Uncle Albert was certainly alive in the 1930s when the Dempster brothers first came up with the idea of a heavy duty commercial trash receptacle, now known as a dumpster. The patented it as well. Imagine that, your family name is forever linked to garbage, It can be a dream come true for some.

I learned all this when I was reading the weekly column in the WSJ that gives us the origin of phrases, or words that have become hot ones, repeated often by all forms of the media in the preceding week. The column, 'Word on the Street' by Ben Zimmer was giving the reader the origin and the meaning of 'dumpster fire.' Apparently, President Trump, who has done more for the media just by waking up and talking or Tweeting than anyone before him, ran a 2016 campaign that the media has characterized as chaotic, or a 'dumpster fire.' Agree or not, the theme of the column is to describe where the word dumpster comes from, and what does a 'dumpster fire' mean?

For me, the revelation that a family's name is the origin for 'dumpster' is enough to get me going and add to my list of eponymous names.

Take the Outerbridge Crossing. Is it called that because the bridge was placed in a remote area, linking New Jersey and New York's Staten Island? You might well thing so. But in reality it is named after Eugenius H. Outerbridge, the Port Authority's first chairman. The Port Authority, being a bistate agency that builds and maintains bridges, as well as running the region's three major airports.

The Holland Tunnel, that links Manhattan and New Jersey? 'Holland' because the Dutch settled in New York in the 1600s and bought Manhattan from the Indians for a song? No. The tunnel is named after its chief engineer, Clifford Milburn Holland.

Frozen peas? Frozen carrots? Birds Eye frozen peas? Bird Eye frozen carrots? Clarence Frank Birdseye II is considered the father of fast frozen food, creating an entire industry that freezes fresh food for later consumption without losing the quality of freshness.

Recoating your driveway? Applying a coat of fresh McAdam? McAdam is named after a Scottish inventor who perfected paving roads with a layer of tar-coated rock and gravel.

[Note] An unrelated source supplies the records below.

<file path="src/soc_glue_pkg.sv">
package soc_glue_pkg;

    // plain vector types
    typedef logic [7:0]  byte_t;   // one mac stream byte
    typedef logic [31:0] word_t;   // ahb data word
    typedef logic [31:0] addr_t;   // ahb address

    // ahb request after slave decode
    typedef struct packed {
        logic       sel;           // region already decoded
        logic       ready;         // HREADY from the bus
        logic [1:0] trans;
        logic       write;
        logic [2:0] size;
        addr_t      addr;
        word_t      wdata;
    } ahb_req_t;

    // ahb slave response
    typedef struct packed {
        logic  readyout;
        logic  resp;               // 0 is OKAY
        word_t rdata;
    } ahb_rsp_t;

    // mac transmit beat
    typedef struct packed {
        byte_t data;
        logic  start;              // first byte of frame
        logic  last;               // final byte of frame
    } mac_tx_t;

    // mac receive word, zero when not valid
    typedef struct packed {
        logic  last;
        logic  valid;
        byte_t data;
    } mac_rx_t;

    typedef enum logic {
        IDLE,
        SEND
    } udp_state_e;

    localparam logic [3:0] UDP_REGION    = 4'h7;   // HADDR[31:28]
    localparam int         UDP_BUF_BYTES = 16;
    localparam logic [7:0] UDP_CTRL_OFS  = 8'h10;  // write starts a send
    localparam logic [7:0] UDP_STAT_OFS  = 8'h14;  // bit 0 busy

endpackage
</file>
<file path="src/udp_tx_engine.sv">
module udp_tx_engine import soc_glue_pkg::*; (
    input  logic     HCLK,
    input  logic     rst_n_i,
    input  ahb_req_t ahb_i,
    output ahb_rsp_t ahb_o,
    input  logic     mac_tpnd_i,
    output mac_tx_t  tx_o,
    output logic     udp_cs_o
);

    localparam int IDX_W = $clog2(UDP_BUF_BYTES);

    byte_t            buf_mem [UDP_BUF_BYTES];
    udp_state_e       state;
    logic             ap_sample;
    logic             ap_valid;
    logic             ap_write;
    logic [7:0]       ap_ofs;
    logic [3:0]       ap_be;
    logic [3:0]       be_next;
    logic [IDX_W:0]   len_r;
    logic [IDX_W:0]   len_wr;
    logic [IDX_W-1:0] idx;
    logic             busy;
    logic             wr_buf;
    logic             wr_ctrl;
    logic             start_send;
    logic             beat_last;
    logic             beat_acc;
    word_t            rdata;

    assign ap_sample = ahb_i.sel & ahb_i.ready & ahb_i.trans[1];

    // byte lanes from size and low address
    always_comb begin
        case (ahb_i.size)
            3'b000:  be_next = 4'b0001 << ahb_i.addr[1:0];
            3'b001:  be_next = ahb_i.addr[1] ? 4'b1100 : 4'b0011;
            default: be_next = 4'b1111;
        endcase
    end

    always_ff @(posedge HCLK or negedge rst_n_i) begin
        if (!rst_n_i) begin
            ap_valid <= 1'b0;
        end else begin
            ap_valid <= ap_sample;
        end
    end

    // address phase payload
    always_ff @(posedge HCLK) begin
        if (ap_sample) begin
            ap_write <= ahb_i.write;
            ap_ofs   <= ahb_i.addr[7:0];
            ap_be    <= be_next;
        end
    end

    assign busy    = (state == SEND);
    assign wr_buf  = ap_valid & ap_write & (ap_ofs[7:4] == 4'h0);
    assign wr_ctrl = ap_valid & ap_write & (ap_ofs == UDP_CTRL_OFS);
    assign len_wr  = ahb_i.wdata[IDX_W:0];

    // lengths 1 to 16 only, and only while idle
    assign start_send = wr_ctrl & ~busy & (len_wr != '0)
                      & (len_wr <= (IDX_W+1)'(UDP_BUF_BYTES));

    // frame buffer, little endian lanes
    always_ff @(posedge HCLK) begin
        if (wr_buf) begin
            for (int k = 0; k < 4; k++) begin
                if (ap_be[k]) begin
                    buf_mem[{ap_ofs[3:2], k[1:0]}] <= ahb_i.wdata[8*k +: 8];
                end
            end
        end
    end

    assign beat_last = ({1'b0, idx} == len_r - 1'b1);
    assign beat_acc  = busy & ~mac_tpnd_i;

    always_ff @(posedge HCLK or negedge rst_n_i) begin
        if (!rst_n_i) begin
            state <= IDLE;
            len_r <= '0;
            idx   <= '0;
        end else begin
            case (state)
                IDLE: begin
                    if (start_send) begin
                        state <= SEND;
                        len_r <= len_wr;
                        idx   <= '0;
                    end
                end
                SEND: begin
                    if (beat_acc) begin
                        if (beat_last) begin
                            state <= IDLE;     // cs drops next cycle
                        end else begin
                            idx <= idx + 1'b1;
                        end
                    end
                end
                default: state <= IDLE;
            endcase
        end
    end

    // beat holds while mac is pending
    assign tx_o.data  = buf_mem[idx];
    assign tx_o.start = busy & (idx == '0);
    assign tx_o.last  = busy & beat_last;
    assign udp_cs_o   = busy;

    // read data in the data phase
    always_comb begin
        rdata = '0;
        if (ap_valid && !ap_write) begin
            if (ap_ofs[7:4] == 4'h0) begin
                rdata = {buf_mem[{ap_ofs[3:2], 2'd3}], buf_mem[{ap_ofs[3:2], 2'd2}],
                         buf_mem[{ap_ofs[3:2], 2'd1}], buf_mem[{ap_ofs[3:2], 2'd0}]};
            end else if (ap_ofs == UDP_STAT_OFS) begin
                rdata = {{31{1'b0}}, busy};
            end
        end
    end

    // zero wait states, always OKAY
    assign ahb_o.readyout = 1'b1;
    assign ahb_o.resp     = 1'b0;
    assign ahb_o.rdata    = rdata;

endmodule

</file>
<file path="config.mk">
export PLATFORM = sky130hd
export DESIGN_NAME = udp_tx_engine
export DESIGN_NICKNAME = d
export VERILOG_FILES = /design/src/soc_glue_pkg.sv /design/src/udp_tx_engine.sv
export SDC_FILE = /design/constraint.sdc
export NUM_CORES = 1
export LEC_CHECK = 0
export BUFFER_PORTS_ARGS = -buffer_cell sky130_fd_sc_hd__buf_4
export CAP_MARGIN = 20
export CORE_UTILIZATION = 45
export DETAILED_ROUTE_END_ITERATION = 12
export PLACE_DENSITY = 0.66
export SLEW_MARGIN = 40
export SYNTH_ARGS = -nofsm -noshare
export SYNTH_HDL_FRONTEND = slang
export SYNTH_SLANG_ARGS = --single-unit
</file>
<file path="constraint.sdc">
create_clock -name HCLK -period 4.95 [get_ports HCLK]
set_input_delay 0.99 -clock HCLK [delete_from_list [all_inputs] [get_ports HCLK]]
set_output_delay 0.99 -clock HCLK [all_outputs]
set_load 0.02 [all_outputs]
</file>
==> reports/summary.md, run 1 <==
The filler-free cell count of the finished design is 738, and the post-synth net total is 497. 0 antenna diodes ended up in the layout. The final critical path takes up 71.38% of the cycle.

The final layout contains 587 nets. The tightest min-delay check is of the primary input to asynchronous set/reset pin type. In this run the register-to-register setup slack is 2660 ps. The number of buffers between clock root and the deepest sink was 2; the total via count after detailed routing was 4306. Once the clock tree was built, the resizer swapped 0 gates to a different size. The overflow left after global routing was 0; the highest clock rate was 283.0 MHz.

TritonCTS built the clock tree. The number of storage elements in the synthesis netlist is 154. In this run the static leakage power is 3.034 nW. In the global route stage, overall resource usage came out at 21.54%. After synthesis, the share of flip-flops with an asynchronous set or reset is 7.143%. Summing the areas of all fa, ha and maj instances in the mapped netlist gives 0.5171% of the synthesized area. The most used flip-flop cell after synthesis is sky130_fd_sc_hd__edfxtp_1.

The top cell type's share of synthesized area is 58.32%. Largest driver fanout on the critical path: 30. The buffers inserted during post-CTS setup optimization is 0, and the number of enable flip-flop cells after synthesis is 141.

By area, the combinational part of the netlist is dominated by multiplexers. Cell with the most instances after synthesis: sky130_fd_sc_hd__edfxtp_1. In the final routed layout, each cell accounts on average for 22.84 um. The floorplan has 46 rows. The clock tree synthesis step divided the H-tree into 4 levels.

The run gives 0 ps as the setup total negative slack. In the routed design, unresolved DRC markers number 0. After synthesis, the share of cell area in mux cells is 20.79%. Measured along the x axis, the die boundary spans 129.0 um. The count of buffers added on input and output ports is 92.

The required time of the worst setup path was 3960 ps. The flow ran to the end, and the final reports show no timing, DRC or antenna violations. The number of antenna violations at the first check in global routing is 0, and the placeable core area is 15830 um2. The final core utilization came out at 55.45%. The number of nets still failing antenna checks after routing is 0. The die covers 16640 um2. For the tightest slew margin relative to the limit, the log shows 41.72%.

Setup repair after global routing left no endpoint under its margin. After detailed routing, the total wire length is 16860 um. The post-synthesis cell area was 7259 um2; the number of placed I/O pins was 120. The final hold violation count came out at 0. The first routing iteration left 439 violations. The critical path is of the flop to output pin type. The worst setup path is captured at an output pin. The average footprint of a synthesized cell is 17.33 um2. STA classifies the critical path startpoint as a flop. The total CTS buffers is 17, and the portion of the post-synthesis area used by sequential elements is 62.67%. The die height is 129.0 um. The time the final worst path needs with I/O delays and setup was 3533 ps; the initial core utilization was 45.87%. The number of cells on the worst reg-to-reg path is 4. The post-synthesis cell type count was 44; the fraction of final layout cells with drive strength greater than 1 was 42.72%. Power spread over the standard cell area amounts to 434.7 nW/um2.

The clock insertion delay at the later pin of the skew report was 420 ps. By area the synthesized netlist is led by sky130_fd_sc_hd__edfxtp_1, sky130_fd_sc_hd__mux4_2, sky130_fd_sc_hd__dfrtp_1. Hold repair after CTS inserted 0 buffers.

The wire-length estimate of the detail-placed layout is 11830 um. Summing internal, switching and leakage power gives 3.815 mW. The global-route wire length before repair was 25160 um; the XOR/XNOR share of the synthesized area was 0.7239%.

At the end of routability-driven placement, the weighted congestion stood at 0.8101. For this run, the detailed router's first-pass iteration total came to 6. Of the total synthesized cell area, the portion taken by AND, OR, NAND and NOR gates is 9.221%. The number of instances in the synthesized netlist is 419.

The slew of the pin with the lowest slew margin came out at 872.9 ps. The tool flagged a number of max-cap violations equal to 0. The Yosys step of the flow raised 0 warnings.

The final count of pins violating max slew is 0. Clock tree synthesis found a total of 154 sinks. The placed instance count is 706. In this run the critical register-to-register path is captured at buf_mem[1][4]$_DFFE_PP_. The via-per-instance ratio was 5.835.

Data on the critical path arrives at its endpoint at 2540 ps. The run gives 1270 as the number of inserted filler cells in the final layout. Number of global-route vias before repair: 4248. The startpoint of the most critical register-to-register path is ap_ofs[5]$_DFFE_PP_. Setup violations remaining at the end of the flow were counted as 0.

Layout overhead on the synthesized area: 20.89%. Entering global routing, the biggest net connects 42 pins. In this run the clock root is driven by a sky130_fd_sc_hd__clkbuf_16.

For the setup skew after layout, the log shows 8.141 ps. The compound-cell area share of the yosys netlist came out at 3.189%. Clock-pin slew was measured on the worst setup and hold paths at 60 ps. The run gives 0.0002698 V as the worst ir drop on vdd. Ranked by instance count, the synthesized netlist is headed by sky130_fd_sc_hd__edfxtp_1, sky130_fd_sc_hd__mux4_2, sky130_fd_sc_hd__nor2b_1, sky130_fd_sc_hd__nand2_1, sky130_fd_sc_hd__nor2_1.

sky130_fd_sc_hd__edfxtp_1 takes more of the synthesized area than any other cell.
stage by stage:
step                cell area [um2]  worst slack (ps)  hold WS, ps
global route                   8776              1250        394.1
detailed placement             8152              1709        547.7
global placement               8125              1724        533.0
finish                         8776              1417        395.5
CTS                            8773              1207        386.4
floorplan                      7259              2172        503.5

Arm trouble? Having Tommy John surgery? The surgeon who advanced the surgery that repaired the UCL, the ulnar collateral ligament, found in the elbow that gets strained by a high count of pitches thrown, is named Tommy John, right? No. The first major league ballplayer to undergo the surgery advanced by the orthopedic surgeon Frank Lobe was Tommy John, a Los Angeles pitcher who after the 1974 surgery went on to win 164 more games from the 124 he had already won prior to the surgery. The surgery was an obvious success. UCL repair is now known as 'Tommy John' surgery. Think of being known in baseball annals, as well as in medical journals.

While law firms might not be considered truly eponymously named, they do carry the names of partners who are no longer associated with the firm. Thomas Dewy, rackets-busting Manhattan District Attorney and presidential candidate who lost to Harry Truman in the 1948 election, became part of the name of one of the biggest white shoe firms, Dewey Ballantine.

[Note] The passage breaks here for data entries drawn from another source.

--- src/rtl/simd_div_top.sv ---
// Vector divider lane top level
module simd_div_top (
  input  logic               clk_i,
  input  logic               rst_ni,
  input  vec_pkg::elen_t     operand_a_i,
  input  vec_pkg::elen_t     operand_b_i,
  input  vec_pkg::vdiv_op_e  op_i,
  input  vec_pkg::vew_e      vew_i,
  input  vec_pkg::strb_t     be_i,
  input  vec_pkg::strb_t     mask_i,
  input  logic               valid_i,
  output logic               ready_o,
  output vec_pkg::elen_t     result_o,
  output vec_pkg::strb_t     mask_o,
  output logic               valid_o,
  input  logic               ready_i
);

  // Element port from the sequencer to the divider
  vec_pkg::elen_t       div_op_a, div_op_b;
  div_pkg::div_opcode_e div_opcode;
  logic                 div_in_valid, div_in_ready;

  // Result port from the divider back to the sequencer
  vec_pkg::elen_t div_result;
  logic           div_out_valid, div_out_ready;

  simd_div i_simd_div (
    .clk_i           (clk_i),
    .rst_ni          (rst_ni),
    .operand_a_i     (operand_a_i),
    .operand_b_i     (operand_b_i),
    .op_i            (op_i),
    .vew_i           (vew_i),
    .be_i            (be_i),
    .mask_i          (mask_i),
    .valid_i         (valid_i),
    .ready_o         (ready_o),
    .result_o        (result_o),
    .mask_o          (mask_o),
    .valid_o         (valid_o),
    .ready_i         (ready_i),
    .div_op_a_o      (div_op_a),
    .div_op_b_o      (div_op_b),
    .div_opcode_o    (div_opcode),
    .div_in_valid_o  (div_in_valid),
    .div_in_ready_i  (div_in_ready),
    .div_out_valid_i (div_out_valid),
    .div_out_ready_o (div_out_ready),
    .div_result_i    (div_result)
  );

  serial_divider i_serial_divider (
    .clk_i       (clk_i),
    .rst_ni      (rst_ni),
    .op_a_i      (div_op_a),
    .op_b_i      (div_op_b),
    .opcode_i    (div_opcode),
    .in_valid_i  (div_in_valid),
    .in_ready_o  (div_in_ready),
    .out_valid_o (div_out_valid),
    .out_ready_i (div_out_ready),
    .res_o       (div_result)
  );

endmodule

--- config.mk ---
export PLATFORM = sky130hd
export DESIGN_NAME = simd_div_top
export DESIGN_NICKNAME = d
export VERILOG_FILES = /design/src/rtl/div_pkg.sv /design/src/rtl/vec_pkg.sv /design/src/rtl/serial_divider.sv /design/src/rtl/simd_div.sv /design/src/rtl/simd_div_top.sv
export SDC_FILE = /design/constraint.sdc
export NUM_CORES = 2
export LEC_CHECK = 0
export BUFFER_PORTS_ARGS = -buffer_cell sky130_fd_sc_hd__buf_4
export CORE_UTILIZATION = 36
export DETAILED_ROUTE_END_ITERATION = 8
export HOLD_SLACK_MARGIN = 0.02
export SYNTH_ARGS = -nofsm -noshare
export SYNTH_HDL_FRONTEND = slang
export SYNTH_HIERARCHICAL = 1
export SYNTH_SLANG_ARGS = --single-unit
export TNS_END_PERCENT = 1
--- constraint.sdc ---
create_clock -name clk_i -period 11.4 [get_ports clk_i]
set_input_delay 0.57 -clock clk_i [delete_from_list [all_inputs] [get_ports clk_i]]
set_output_delay 0.57 -clock clk_i [all_outputs]
set_load 0.02 [all_outputs]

Crime families in New York seem to keep the leader's name, long after they are in jail or dead. Take the Genovese crime family, whose name comes from a boss named Vito Genovese. Vito is no longer with us, having died of a heart attack in 1969 while serving time in a Federal prison in Springfield, Missouri. The family named endured, even after the leader was John Gotti, who himself also died in the same prison in 2002, of throat cancer. Even after that, the Genovese name still endures even after its leader is said to be Frank Cali, who succeeded John Gotti.

The law firm Dewey Ballantine, as prestigious as it was, merged with another law firm, Le Boeuf and became Dewy LeBoeuf, which later went into bankruptcy and later completely dissolved when three of its former senior attorneys were tried for conspiring to manipulate financial records. So far, there's been one mistrial.

So, how permanent is a name? So far, pretty good when it involves garbage bins, a bridge, a tunnel, frozen food, paving material, a surgical procedure and organized crime. Not so much if you're part of a law firm.